● **Instructions to follow**:
Establish how many lines in the material below include the word "cycles", then give the count alone.

● **Records for the task**:

<file path="src/rtl/ble_tx_sched_pkg.sv">
// Shared types and constants for the BLE TX FIFO write-port scheduler.
package ble_tx_sched_pkg;

  localparam int SW_DEF = 17;

  typedef enum logic [1:0] {
    IDLE = 2'd0,
    LOAD = 2'd1,
    DONE = 2'd2
  } sched_state_e;

  // Index of each requester inside the one-hot grant vector.
  localparam logic GNT_IDX_HDR = 1'b0;
  localparam logic GNT_IDX_DMA = 1'b1;

endpackage

</file>
<file path="src/rtl/ble_rr_arbiter2.sv">
// Two-input round-robin arbiter. Purely combinational; the pointer
// register lives in the parent so the pointer only moves on packet end.
module ble_rr_arbiter2
  import ble_tx_sched_pkg::*;
(
  input  logic [1:0] req_i,
  input  logic       rr_ptr_i,
  input  logic       arb_en_i,
  output logic [1:0] gnt_o
);

  // Favour the requester named by the pointer, else take the other one.
  always_comb begin
    gnt_o = 2'b00;
    if (arb_en_i) begin
      if (rr_ptr_i == GNT_IDX_DMA) begin
        gnt_o = req_i[1] ? 2'b10 : {1'b0, req_i[0]};
      end else begin
        gnt_o = req_i[0] ? 2'b01 : {req_i[1], 1'b0};
      end
    end
  end

endmodule

</file>
<file path="src/rtl/ble_tx_fifo_sched.sv">
// Packet-level scheduler for the BLE PHY TX FIFO write port.
// Grants whole packets round-robin between the header source (req0) and the
// payload DMA (req1), streams words into the FIFO, stalls on FULL and pulses
// tx_irq when a packet completes.
// Optional: define BLE_TXSCHED_TIMEOUT_EN to abort a packet that stalls for
// TIMEOUT_CYC cycles (tx_abort pulses instead of tx_irq).
module ble_tx_fifo_sched
  import ble_tx_sched_pkg::*;
#(
  parameter int DW          = 32,
  parameter int SW          = SW_DEF,
  parameter int TIMEOUT_CYC = 1024
) (
  input  logic          W_CLK,
  input  logic          W_RST,
  input  logic          req0,
  input  logic          req1,
  input  logic [SW-1:0] size0,
  input  logic [SW-1:0] size1,
  input  logic [DW-1:0] data0,
  input  logic [DW-1:0] data1,
  input  logic          valid0,
  input  logic          valid1,
  output logic          ready0,
  output logic          ready1,
  input  logic          fifo_full,
  output logic          fifo_winc,
  output logic [DW-1:0] fifo_wdata,
  output logic [SW-1:0] fifo_data_size,
  output logic [SW-1:0] fifo_waddr_bits,
  output logic [1:0]    grant,
  output logic          busy,
  output logic          tx_irq,
  output logic          tx_abort
);

  sched_state_e  state_q, state_d;
  logic [1:0]    grant_q, grant_d;
  logic [SW-1:0] cnt_q, cnt_d;
  logic [SW-1:0] size_q, size_d;
  logic          rr_q, rr_d;
  logic [1:0]    arb_gnt;
  logic          valid_g;
  logic [DW-1:0] data_g;

`ifdef BLE_TXSCHED_TIMEOUT_EN
  localparam int TW = $clog2(TIMEOUT_CYC) + 1;
  localparam logic [TW-1:0] STALL_LIM = TW'(TIMEOUT_CYC - 1);
  logic [TW-1:0] stall_q, stall_d;
  logic          abort_q, abort_d;
`endif

  ble_rr_arbiter2 u_arb (
    .req_i    ({req1, req0}),
    .rr_ptr_i (rr_q),
    .arb_en_i (state_q == IDLE),
    .gnt_o    (arb_gnt)
  );

  assign valid_g = grant_q[1] ? valid1 : valid0;
  assign data_g  = grant_q[1] ? data1  : data0;

  // Next-state and FIFO-side outputs; the partial packet is never rewound.
  always_comb begin
    state_d         = state_q;
    grant_d         = grant_q;
    cnt_d           = cnt_q;
    size_d          = size_q;
    rr_d            = rr_q;
    ready0          = 1'b0;
    ready1          = 1'b0;
    fifo_winc       = 1'b0;
    fifo_wdata      = '0;
    tx_irq          = 1'b0;
    tx_abort        = 1'b0;
    busy            = (state_q == LOAD) || (state_q == DONE);
    fifo_data_size  = busy ? size_q : '0;
    fifo_waddr_bits = cnt_q;
    grant           = grant_q;
`ifdef BLE_TXSCHED_TIMEOUT_EN
    stall_d         = stall_q;
    abort_d         = abort_q;
`endif
    case (state_q)
      IDLE: begin
        if (arb_gnt != 2'b00) begin
          grant_d = arb_gnt;
          size_d  = arb_gnt[1] ? size1 : size0;
          cnt_d   = '0;
          state_d = LOAD;
`ifdef BLE_TXSCHED_TIMEOUT_EN
          stall_d = '0;
          abort_d = 1'b0;
`endif
        end
      end
      LOAD: begin
        ready0     = grant_q[0] & ~fifo_full;
        ready1     = grant_q[1] & ~fifo_full;
        fifo_winc  = valid_g & ~fifo_full;
        fifo_wdata = data_g;
        if (fifo_winc) begin
          // Terminal compare before the increment keeps cnt in range at 2^SW-1.
          if (cnt_q == size_q) state_d = DONE;
          else                 cnt_d   = cnt_q + 1'b1;
`ifdef BLE_TXSCHED_TIMEOUT_EN
          stall_d = '0;
        end else if (stall_q == STALL_LIM) begin
          state_d = DONE;
          abort_d = 1'b1;
        end else begin
          stall_d = stall_q + 1'b1;
`endif
        end
      end
      DONE: begin
`ifdef BLE_TXSCHED_TIMEOUT_EN
        tx_irq   = ~abort_q;
        tx_abort = abort_q;
`else
        tx_irq   = 1'b1;
`endif
        rr_d    = grant_q[0];
        grant_d = 2'b00;
        cnt_d   = '0;
        state_d = IDLE;
      end
      default: state_d = IDLE;
    endcase
  end

  // Control and packet registers; reset discards any packet in flight.
  always_ff @(posedge W_CLK or posedge W_RST) begin
    if (W_RST) begin
      state_q <= IDLE;
      grant_q <= 2'b00;
      cnt_q   <= '0;
      size_q  <= '0;
      rr_q    <= GNT_IDX_HDR;
    end else begin
      state_q <= state_d;
      grant_q <= grant_d;
      cnt_q   <= cnt_d;
      size_q  <= size_d;
      rr_q    <= rr_d;
    end
  end

`ifdef BLE_TXSCHED_TIMEOUT_EN
  // Stall watchdog: counts LOAD cycles without a transfer.
  always_ff @(posedge W_CLK or posedge W_RST) begin
    if (W_RST) begin
      stall_q <= '0;
      abort_q <= 1'b0;
    end else begin
      stall_q <= stall_d;
      abort_q <= abort_d;
    end
  end
`endif

endmodule

</file>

● **Answer to the problem**:
2